▶ Records from a data source:

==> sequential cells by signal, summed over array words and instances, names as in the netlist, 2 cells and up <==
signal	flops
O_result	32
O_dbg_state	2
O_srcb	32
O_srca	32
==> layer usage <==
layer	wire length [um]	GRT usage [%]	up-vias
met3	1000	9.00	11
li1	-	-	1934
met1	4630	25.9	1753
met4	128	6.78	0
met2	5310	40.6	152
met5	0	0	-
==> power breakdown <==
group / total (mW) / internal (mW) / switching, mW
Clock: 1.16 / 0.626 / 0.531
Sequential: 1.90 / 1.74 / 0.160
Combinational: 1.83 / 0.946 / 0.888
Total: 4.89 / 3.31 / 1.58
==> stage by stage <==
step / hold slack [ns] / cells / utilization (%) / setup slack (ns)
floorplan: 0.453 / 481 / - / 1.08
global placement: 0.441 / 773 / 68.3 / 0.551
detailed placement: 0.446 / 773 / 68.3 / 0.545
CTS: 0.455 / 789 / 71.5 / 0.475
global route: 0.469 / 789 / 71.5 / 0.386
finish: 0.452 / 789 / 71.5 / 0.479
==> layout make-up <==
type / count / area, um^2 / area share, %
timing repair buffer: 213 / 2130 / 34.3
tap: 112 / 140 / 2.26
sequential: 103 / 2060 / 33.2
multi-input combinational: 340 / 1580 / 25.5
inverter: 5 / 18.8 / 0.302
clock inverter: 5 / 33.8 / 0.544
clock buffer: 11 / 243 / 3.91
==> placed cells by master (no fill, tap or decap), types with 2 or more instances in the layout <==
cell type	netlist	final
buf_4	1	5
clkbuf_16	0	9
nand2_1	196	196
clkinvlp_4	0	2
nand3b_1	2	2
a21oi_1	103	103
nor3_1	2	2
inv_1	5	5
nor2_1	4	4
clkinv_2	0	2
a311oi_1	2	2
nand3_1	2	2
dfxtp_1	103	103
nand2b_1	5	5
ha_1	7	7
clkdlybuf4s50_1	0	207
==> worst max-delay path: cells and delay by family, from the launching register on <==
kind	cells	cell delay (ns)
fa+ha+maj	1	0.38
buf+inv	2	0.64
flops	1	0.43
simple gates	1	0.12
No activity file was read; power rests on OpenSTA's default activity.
### config.mk
export PLATFORM = sky130hd
export DESIGN_NAME = relu_layer_seq
export DESIGN_NICKNAME = d
export VERILOG_FILES = /design/src/rtl/relu_layer_seq.sv
export SDC_FILE = /design/constraint.sdc
export NUM_CORES = 1
export LEC_CHECK = 0
export BUFFER_PORTS_ARGS = -buffer_cell sky130_fd_sc_hd__buf_2
export CAP_MARGIN = 5
export CORE_MARGIN = 4
export CORE_UTILIZATION = 30
export DETAILED_ROUTE_END_ITERATION = 10
export PLACE_DENSITY_LB_ADDON = 0.15
export SLEW_MARGIN = 0
export SYNTH_ARGS = -nofsm -noshare
export SYNTH_HDL_FRONTEND = slang
export SYNTH_SLANG_ARGS = --single-unit
### constraint.sdc
create_clock -name clk -period 8.3 [get_ports clk]
set_input_delay 2.49 -clock clk [delete_from_list [all_inputs] [get_ports clk]]
set_output_delay 2.49 -clock clk [all_outputs]
set_load 0.005 [all_outputs]
--- src/rtl/systolic_feeder_2x2.sv ---
// -----------------------------------------------------------------------------
// systolic_feeder_2x2
//
// Operand feeder for a 2x2 output-stationary systolic array. One job is a
// pair of 2x2 matrices A and B. They are accepted through a valid/ready
// handshake and kept in a local operand store. The feeder then:
//   - pulses clear_acc for one cycle so the array zeroes its accumulators,
//   - plays three skewed, zero-padded feed beats on the row/column edges,
//   - idles the edges for DRAIN_CYCLES cycles so the last products propagate,
//   - pulses done for one cycle when the array results are final.
//
// Ports:
//   clk                         rising-edge clock
//   reset                       asynchronous, active-low reset
//   in_valid / in_ready         job handshake (in_ready high only in IDLE)
//   in_a00..in_a11              matrix A, row-major, DATA_W bits each
//   in_b00..in_b11              matrix B, row-major, DATA_W bits each
//   a_row0, a_row1              left-edge A streams into array rows 0 and 1
//   b_col0, b_col1              top-edge B streams into array columns 0 and 1
//   feed_valid                  high on the three feed beats
//   clear_acc                   one-cycle accumulator clear before each job
//   busy                        a job is in progress
//   done                        one-cycle pulse, array results are final
//
// All outputs except in_ready are decoded only from the state register, the
// beat counter and the operand store, so no in_* input reaches them
// combinationally. Operands pass through unsigned and unmodified.
// -----------------------------------------------------------------------------
module systolic_feeder_2x2 #(
   parameter int unsigned DATA_W       = 8,
   parameter int unsigned DRAIN_CYCLES = 3   // legal range 1..15
) (
   input  logic              clk,
   input  logic              reset,
   input  logic              in_valid,
   output logic              in_ready,
   input  logic [DATA_W-1:0] in_a00,
   input  logic [DATA_W-1:0] in_a01,
   input  logic [DATA_W-1:0] in_a10,
   input  logic [DATA_W-1:0] in_a11,
   input  logic [DATA_W-1:0] in_b00,
   input  logic [DATA_W-1:0] in_b01,
   input  logic [DATA_W-1:0] in_b10,
   input  logic [DATA_W-1:0] in_b11,
   output logic [DATA_W-1:0] a_row0,
   output logic [DATA_W-1:0] a_row1,
   output logic [DATA_W-1:0] b_col0,
   output logic [DATA_W-1:0] b_col1,
   output logic              feed_valid,
   output logic              clear_acc,
   output logic              busy,
   output logic              done
);

   typedef enum logic [2:0] {
      IDLE  = 3'd0,
      CLEAR = 3'd1,
      FEED  = 3'd2,
      DRAIN = 3'd3,
      DONE  = 3'd4
   } state_t;

   localparam logic [DATA_W-1:0] ZERO       = {DATA_W{1'b0}};
   localparam logic [3:0]        FEED_LAST  = 4'd2;
   // The counter runs 0..DRAIN_CYCLES-1 while draining.
   localparam logic [3:0]        DRAIN_LAST = 4'(DRAIN_CYCLES - 1);

   state_t            state;
   state_t            next_state;
   logic [3:0]        cnt;
   logic [3:0]        cnt_next;
   logic              accept;

   // Operand store, loaded only on an accepted handshake.
   logic [DATA_W-1:0] a00;
   logic [DATA_W-1:0] a01;
   logic [DATA_W-1:0] a10;
   logic [DATA_W-1:0] a11;
   logic [DATA_W-1:0] b00;
   logic [DATA_W-1:0] b01;
   logic [DATA_W-1:0] b10;
   logic [DATA_W-1:0] b11;

   // Ready follows the state; the reset term keeps it low while reset is held
   // so that every output reads 0 during reset and rises on release.
   assign in_ready = (state == IDLE) && reset;
   assign accept   = (state == IDLE) && in_valid;

   // State register and beat counter.
   always_ff @(posedge clk or negedge reset) begin
      if (!reset) begin
         state <= IDLE;
         cnt   <= 4'd0;
      end else begin
         state <= next_state;
         cnt   <= cnt_next;
      end
   end

   // Operand store: captured on accept, otherwise held (it is not cleared at
   // DONE, so the last job's operands stay visible until the next accept).
   always_ff @(posedge clk or negedge reset) begin
      if (!reset) begin
         a00 <= ZERO;
         a01 <= ZERO;
         a10 <= ZERO;
         a11 <= ZERO;
         b00 <= ZERO;
         b01 <= ZERO;
         b10 <= ZERO;
         b11 <= ZERO;
      end else if (accept) begin
         a00 <= in_a00;
         a01 <= in_a01;
         a10 <= in_a10;
         a11 <= in_a11;
         b00 <= in_b00;
         b01 <= in_b01;
         b10 <= in_b10;
         b11 <= in_b11;
      end
   end

   // Next-state and counter sequencing.
   always_comb begin
      next_state = state;
      cnt_next   = cnt;
      case (state)
         IDLE: begin
            if (accept) begin
               next_state = CLEAR;
               cnt_next   = 4'd0;
            end else begin
               next_state = IDLE;
               cnt_next   = 4'd0;
            end
         end
         CLEAR: begin
            next_state = FEED;
            cnt_next   = 4'd0;
         end
         FEED: begin
            if (cnt == FEED_LAST) begin
               next_state = DRAIN;
               cnt_next   = 4'd0;
            end else begin
               next_state = FEED;
               cnt_next   = cnt + 4'd1;
            end
         end
         DRAIN: begin
            if (cnt == DRAIN_LAST) begin
               next_state = DONE;
               cnt_next   = 4'd0;
            end else begin
               next_state = DRAIN;
               cnt_next   = cnt + 4'd1;
            end
         end
         DONE: begin
            next_state = IDLE;
            cnt_next   = 4'd0;
         end
         default: begin
            next_state = IDLE;
            cnt_next   = 4'd0;
         end
      endcase
   end

   // Output decode. Row i is delayed i beats and column j is delayed j beats,
   // so the matching operand pairs meet at PE(i,j) on the same cycle; slots
   // outside the skew window are padded with zero.
   always_comb begin
      a_row0     = ZERO;
      a_row1     = ZERO;
      b_col0     = ZERO;
      b_col1     = ZERO;
      feed_valid = 1'b0;
      clear_acc  = 1'b0;
      busy       = 1'b0;
      done       = 1'b0;
      case (state)
         IDLE: begin
            busy = 1'b0;
         end
         CLEAR: begin
            busy      = 1'b1;
            clear_acc = 1'b1;
         end
         FEED: begin
            busy       = 1'b1;
            feed_valid = 1'b1;
            case (cnt)
               4'd0: begin
                  a_row0 = a00;
                  b_col0 = b00;
               end
               4'd1: begin
                  a_row0 = a01;
                  a_row1 = a10;
                  b_col0 = b10;
                  b_col1 = b01;
               end
               4'd2: begin
                  a_row1 = a11;
                  b_col1 = b11;
               end
               default: begin
                  feed_valid = 1'b0;
               end
            endcase
         end
         DRAIN: begin
            busy = 1'b1;
         end
         DONE: begin
            busy = 1'b1;
            done = 1'b1;
         end
         default: begin
            busy = 1'b0;
         end
      endcase
   end

endmodule
==> config.mk <==
export PLATFORM = sky130hd
export DESIGN_NAME = if_fetch_unit
export DESIGN_NICKNAME = d
export VERILOG_FILES = /design/src/rtl/rv_pkg.sv /design/src/rtl/fetch_fifo.sv /design/src/rtl/if_fetch_unit.sv
export SDC_FILE = /design/constraint.sdc
export NUM_CORES = 1
export LEC_CHECK = 0
export CAP_MARGIN = 30
export CORE_MARGIN = 4
export CORE_UTILIZATION = 55
export DETAILED_ROUTE_END_ITERATION = 12
export PLACE_DENSITY_LB_ADDON = 0.15
export SETUP_SLACK_MARGIN = 0.5
export SLEW_MARGIN = 40
export SYNTH_ARGS = -nofsm -noshare
export SYNTH_HDL_FRONTEND = slang
export SYNTH_SLANG_ARGS = --single-unit
==> constraint.sdc <==
create_clock -name clock -period 12.9 [get_ports clock]
set_clock_uncertainty 0.2 [all_clocks]
set_input_delay 1.935 -clock clock [delete_from_list [all_inputs] [get_ports clock]]
set_output_delay 1.935 -clock clock [all_outputs]
set_load 0.02 [all_outputs]
[src/rtl/renode_interrupt_arbiter_if.sv]
// rtl/renode_interrupt_arbiter_if.sv - interrupt message channel between the arbiter and the Renode sender
//
// Purpose: carries one (line index, level) interrupt message over a valid/ready handshake.
// Signals:
//   msg_valid  master -> slave  message available
//   msg_ready  slave -> master  sender accepts the message
//   msg_addr   master -> slave  interrupt line index
//   msg_level  master -> slave  reported level of that line
interface renode_interrupt_arbiter_if #(
   parameter int AddrWidth = 3
);
   logic                 msg_valid;
   logic                 msg_ready;
   logic [AddrWidth-1:0] msg_addr;
   logic                 msg_level;

   modport master (output msg_valid, output msg_addr, output msg_level, input msg_ready);
   modport slave  (input msg_valid, input msg_addr, input msg_level, output msg_ready);
endinterface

▶ INSTRUCTIONS TO FOLLOW: Check each line of the data for the string "placement" and state how many lines contain it, without any other output.

▶ RESULT OF THIS EXERCISE: 2